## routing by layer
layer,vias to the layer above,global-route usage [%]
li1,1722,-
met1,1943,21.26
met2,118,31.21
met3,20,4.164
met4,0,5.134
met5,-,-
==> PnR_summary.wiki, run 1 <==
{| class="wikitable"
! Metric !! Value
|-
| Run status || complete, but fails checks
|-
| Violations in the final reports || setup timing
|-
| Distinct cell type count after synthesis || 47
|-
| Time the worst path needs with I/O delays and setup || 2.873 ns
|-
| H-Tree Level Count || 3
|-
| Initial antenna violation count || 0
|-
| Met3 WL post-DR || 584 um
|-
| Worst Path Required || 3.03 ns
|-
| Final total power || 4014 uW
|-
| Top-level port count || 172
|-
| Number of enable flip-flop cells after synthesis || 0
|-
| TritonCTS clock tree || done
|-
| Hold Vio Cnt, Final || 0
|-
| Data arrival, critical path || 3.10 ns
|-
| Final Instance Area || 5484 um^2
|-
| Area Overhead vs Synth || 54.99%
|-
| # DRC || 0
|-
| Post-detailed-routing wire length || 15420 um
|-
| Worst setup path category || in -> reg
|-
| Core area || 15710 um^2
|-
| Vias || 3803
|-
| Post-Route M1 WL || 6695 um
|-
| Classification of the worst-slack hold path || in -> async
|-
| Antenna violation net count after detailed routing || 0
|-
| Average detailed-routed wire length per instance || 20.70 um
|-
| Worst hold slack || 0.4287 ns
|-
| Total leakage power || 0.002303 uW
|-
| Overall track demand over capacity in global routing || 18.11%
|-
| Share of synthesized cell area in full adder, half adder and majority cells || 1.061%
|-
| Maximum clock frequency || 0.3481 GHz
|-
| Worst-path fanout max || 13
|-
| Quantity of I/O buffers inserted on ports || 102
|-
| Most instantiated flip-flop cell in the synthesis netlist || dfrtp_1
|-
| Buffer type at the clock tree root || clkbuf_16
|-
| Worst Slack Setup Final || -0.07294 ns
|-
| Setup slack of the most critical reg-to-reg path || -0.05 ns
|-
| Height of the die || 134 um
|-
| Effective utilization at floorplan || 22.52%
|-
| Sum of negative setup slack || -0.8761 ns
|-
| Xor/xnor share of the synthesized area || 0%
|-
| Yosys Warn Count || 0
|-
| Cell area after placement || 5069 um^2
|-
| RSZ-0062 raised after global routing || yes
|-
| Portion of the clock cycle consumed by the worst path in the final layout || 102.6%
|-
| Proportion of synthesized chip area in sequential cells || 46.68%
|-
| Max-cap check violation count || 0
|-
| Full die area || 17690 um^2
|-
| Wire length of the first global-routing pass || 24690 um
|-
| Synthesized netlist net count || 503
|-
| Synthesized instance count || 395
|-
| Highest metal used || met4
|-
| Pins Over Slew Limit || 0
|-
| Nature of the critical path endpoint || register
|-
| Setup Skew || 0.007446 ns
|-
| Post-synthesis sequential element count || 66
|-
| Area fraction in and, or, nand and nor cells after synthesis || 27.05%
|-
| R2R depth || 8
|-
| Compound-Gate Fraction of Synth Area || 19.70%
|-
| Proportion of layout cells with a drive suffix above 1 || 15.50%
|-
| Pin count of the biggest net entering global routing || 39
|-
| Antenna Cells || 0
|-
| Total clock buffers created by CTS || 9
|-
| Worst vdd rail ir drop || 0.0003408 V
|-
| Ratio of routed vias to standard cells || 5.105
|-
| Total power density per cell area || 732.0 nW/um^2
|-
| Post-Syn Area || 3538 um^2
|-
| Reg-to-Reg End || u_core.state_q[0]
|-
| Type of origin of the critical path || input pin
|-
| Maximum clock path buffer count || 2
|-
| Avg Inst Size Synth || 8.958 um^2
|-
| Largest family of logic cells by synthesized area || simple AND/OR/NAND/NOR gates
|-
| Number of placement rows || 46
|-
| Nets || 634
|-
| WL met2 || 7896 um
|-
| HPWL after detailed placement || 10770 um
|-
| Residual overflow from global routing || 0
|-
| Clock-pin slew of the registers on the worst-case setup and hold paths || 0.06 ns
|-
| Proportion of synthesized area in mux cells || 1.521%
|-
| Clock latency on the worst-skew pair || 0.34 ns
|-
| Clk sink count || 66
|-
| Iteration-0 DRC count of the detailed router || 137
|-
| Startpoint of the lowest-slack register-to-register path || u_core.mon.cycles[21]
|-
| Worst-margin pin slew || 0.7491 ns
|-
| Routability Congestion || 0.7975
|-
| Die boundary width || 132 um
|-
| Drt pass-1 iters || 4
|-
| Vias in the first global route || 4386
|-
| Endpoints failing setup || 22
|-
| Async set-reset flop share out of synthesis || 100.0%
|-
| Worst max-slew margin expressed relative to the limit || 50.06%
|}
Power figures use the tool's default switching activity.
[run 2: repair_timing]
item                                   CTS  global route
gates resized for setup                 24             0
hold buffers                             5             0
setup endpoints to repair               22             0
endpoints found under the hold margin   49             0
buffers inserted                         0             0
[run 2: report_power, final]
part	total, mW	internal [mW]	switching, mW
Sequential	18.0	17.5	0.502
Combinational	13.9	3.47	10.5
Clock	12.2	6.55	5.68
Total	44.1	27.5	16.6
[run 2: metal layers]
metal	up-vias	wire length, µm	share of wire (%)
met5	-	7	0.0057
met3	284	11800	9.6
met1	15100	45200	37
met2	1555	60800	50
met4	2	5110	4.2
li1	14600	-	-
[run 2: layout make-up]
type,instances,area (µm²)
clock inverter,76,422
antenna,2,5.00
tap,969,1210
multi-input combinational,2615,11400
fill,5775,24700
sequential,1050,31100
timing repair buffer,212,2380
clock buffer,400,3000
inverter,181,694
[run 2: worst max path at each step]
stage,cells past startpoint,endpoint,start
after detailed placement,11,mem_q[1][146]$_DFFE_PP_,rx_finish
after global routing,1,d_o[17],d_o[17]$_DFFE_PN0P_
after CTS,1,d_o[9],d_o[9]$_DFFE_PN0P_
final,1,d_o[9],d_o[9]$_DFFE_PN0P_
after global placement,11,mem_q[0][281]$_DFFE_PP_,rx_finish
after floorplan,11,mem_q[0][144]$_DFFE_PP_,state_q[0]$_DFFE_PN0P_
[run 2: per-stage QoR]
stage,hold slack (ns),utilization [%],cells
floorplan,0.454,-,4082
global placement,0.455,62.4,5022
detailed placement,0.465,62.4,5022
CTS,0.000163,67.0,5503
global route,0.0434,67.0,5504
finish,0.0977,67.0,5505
## src/rtl/halt_ctrl_pkg.sv

```systemverilog
// Shared types and constants for the core halt controller.
package halt_ctrl_pkg;

  typedef enum logic [1:0] {
    RUN,
    HALT_REQ,
    HALTED,
    RESTART
  } state_t;

  localparam logic [1:0] CAUSE_NONE  = 2'b00;
  localparam logic [1:0] CAUSE_INSTR = 2'b01;
  localparam logic [1:0] CAUSE_DEBUG = 2'b10;
  localparam logic [1:0] CAUSE_BOTH  = 2'b11;

  // Width of the shared restart/timeout counter; never narrower than one bit.
  function automatic int cnt_width(input int a, input int b);
    int m;
    m = (a > b) ? a : b;
    return (m < 2) ? 1 : $clog2(m);
  endfunction

endpackage

```

## src/rtl/halt_controller_cycle_counter.sv

```systemverilog
// Loadable up/down counter with enable, saturation at both ends and zero/terminal flags.
module cycle_counter #(
  parameter int               WIDTH       = 4,
  parameter logic [WIDTH-1:0] RESET_VALUE = '0,
  parameter logic [WIDTH-1:0] TERMINAL    = '1
) (
  input  logic             clk,
  input  logic             rst,
  input  logic             load,
  input  logic [WIDTH-1:0] load_value,
  input  logic             en,
  input  logic             up,
  output logic             zero,
  output logic             terminal
);

  logic [WIDTH-1:0] count;

  always_ff @(posedge clk or posedge rst) begin
    if (rst) begin
      count <= RESET_VALUE;
    end else if (load) begin
      count <= load_value;
    end else if (en) begin
      if (up && !terminal) begin
        count <= count + WIDTH'(1);
      end else if (!up && !zero) begin
        count <= count - WIDTH'(1);
      end
    end
  end

  always_comb begin
    zero     = (count == '0);
    terminal = (count == TERMINAL);
  end

endmodule

```

## src/rtl/halt_controller.sv

```systemverilog
// Halt-protocol initiator: requests a core stall, waits for Halted, reports to the
// debug host and issues a timed core reset pulse on resume.
module halt_controller
  import halt_ctrl_pkg::*;
#(
  parameter int RESTART_CYCLES = 4,
  parameter int HALT_TIMEOUT   = 16
) (
  input  logic       clk,
  input  logic       async_rst,
  input  logic       clk_en,
  input  logic       InstructionValid,
  input  logic       HaltInstr,
  input  logic       DebugHaltReq,
  input  logic       DebugResumeReq,
  input  logic       Halted,
  output logic       HaltStallOut,
  output logic       CoreSyncRst,
  output logic       HaltAck,
  output logic [1:0] HaltCause,
  output logic       HaltTimeout,
  output logic       Running
);

  localparam int           W        = cnt_width(RESTART_CYCLES, HALT_TIMEOUT);
  localparam logic [W-1:0] RST_LOAD = W'(RESTART_CYCLES - 1);
  localparam logic [W-1:0] TMO_LAST = W'(HALT_TIMEOUT - 1);

  state_t       state;
  logic         req_i;
  logic         req_d;
  logic         stall_q;
  logic         cnt_load;
  logic [W-1:0] cnt_load_value;
  logic         cnt_en;
  logic         cnt_up;
  logic         cnt_zero;
  logic         cnt_terminal;

  // One counter serves both the restart pulse (down) and the halt timeout (up).
  always_comb begin
    req_i          = InstructionValid && HaltInstr && clk_en;
    req_d          = DebugHaltReq;
    cnt_load       = 1'b0;
    cnt_load_value = '0;
    cnt_en         = 1'b0;
    cnt_up         = 1'b0;
    unique case (state)
      RUN: begin
        cnt_load = req_i || req_d;
      end
      HALT_REQ: begin
        cnt_en = clk_en && !Halted;
        cnt_up = 1'b1;
      end
      HALTED: begin
        cnt_load       = DebugResumeReq;
        cnt_load_value = RST_LOAD;
      end
      RESTART: begin
        cnt_en = 1'b1;
      end
      default: ;
    endcase
    HaltStallOut = stall_q || ((state == RUN) && (req_i || req_d));
  end

  cycle_counter #(
    .WIDTH       (W),
    .RESET_VALUE (RST_LOAD),
    .TERMINAL    (TMO_LAST)
  ) u_counter (
    .clk        (clk),
    .rst        (async_rst),
    .load       (cnt_load),
    .load_value (cnt_load_value),
    .en         (cnt_en),
    .up         (cnt_up),
    .zero       (cnt_zero),
    .terminal   (cnt_terminal)
  );

  always_ff @(posedge clk or posedge async_rst) begin
    if (async_rst) begin
      state       <= RESTART;
      HaltCause   <= CAUSE_NONE;
      HaltTimeout <= 1'b0;
      stall_q     <= 1'b0;
      CoreSyncRst <= 1'b1;
      HaltAck     <= 1'b0;
      Running     <= 1'b0;
    end else begin
      unique case (state)
        RUN: begin
          if (req_i || req_d) begin
            state     <= HALT_REQ;
            HaltCause <= {req_d, req_i};
            stall_q   <= 1'b1;
            Running   <= 1'b0;
          end
        end
        HALT_REQ: begin
          if (Halted) begin
            state   <= HALTED;
            stall_q <= 1'b0;
            HaltAck <= 1'b1;
          end else if (cnt_terminal) begin
            HaltTimeout <= 1'b1;
          end
        end
        HALTED: begin
          if (DebugResumeReq) begin
            state       <= RESTART;
            HaltAck     <= 1'b0;
            CoreSyncRst <= 1'b1;
          end
        end
        RESTART: begin
          if (cnt_zero) begin
            state       <= RUN;
            HaltCause   <= CAUSE_NONE;
            CoreSyncRst <= 1'b0;
            Running     <= 1'b1;
          end
        end
        default: begin
          state <= RESTART;
        end
      endcase
    end
  end

endmodule

```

#### Your goal
Among the lines above, some may hold the string "stage". State how many, giving the number alone.

#### Solution to the exercise
3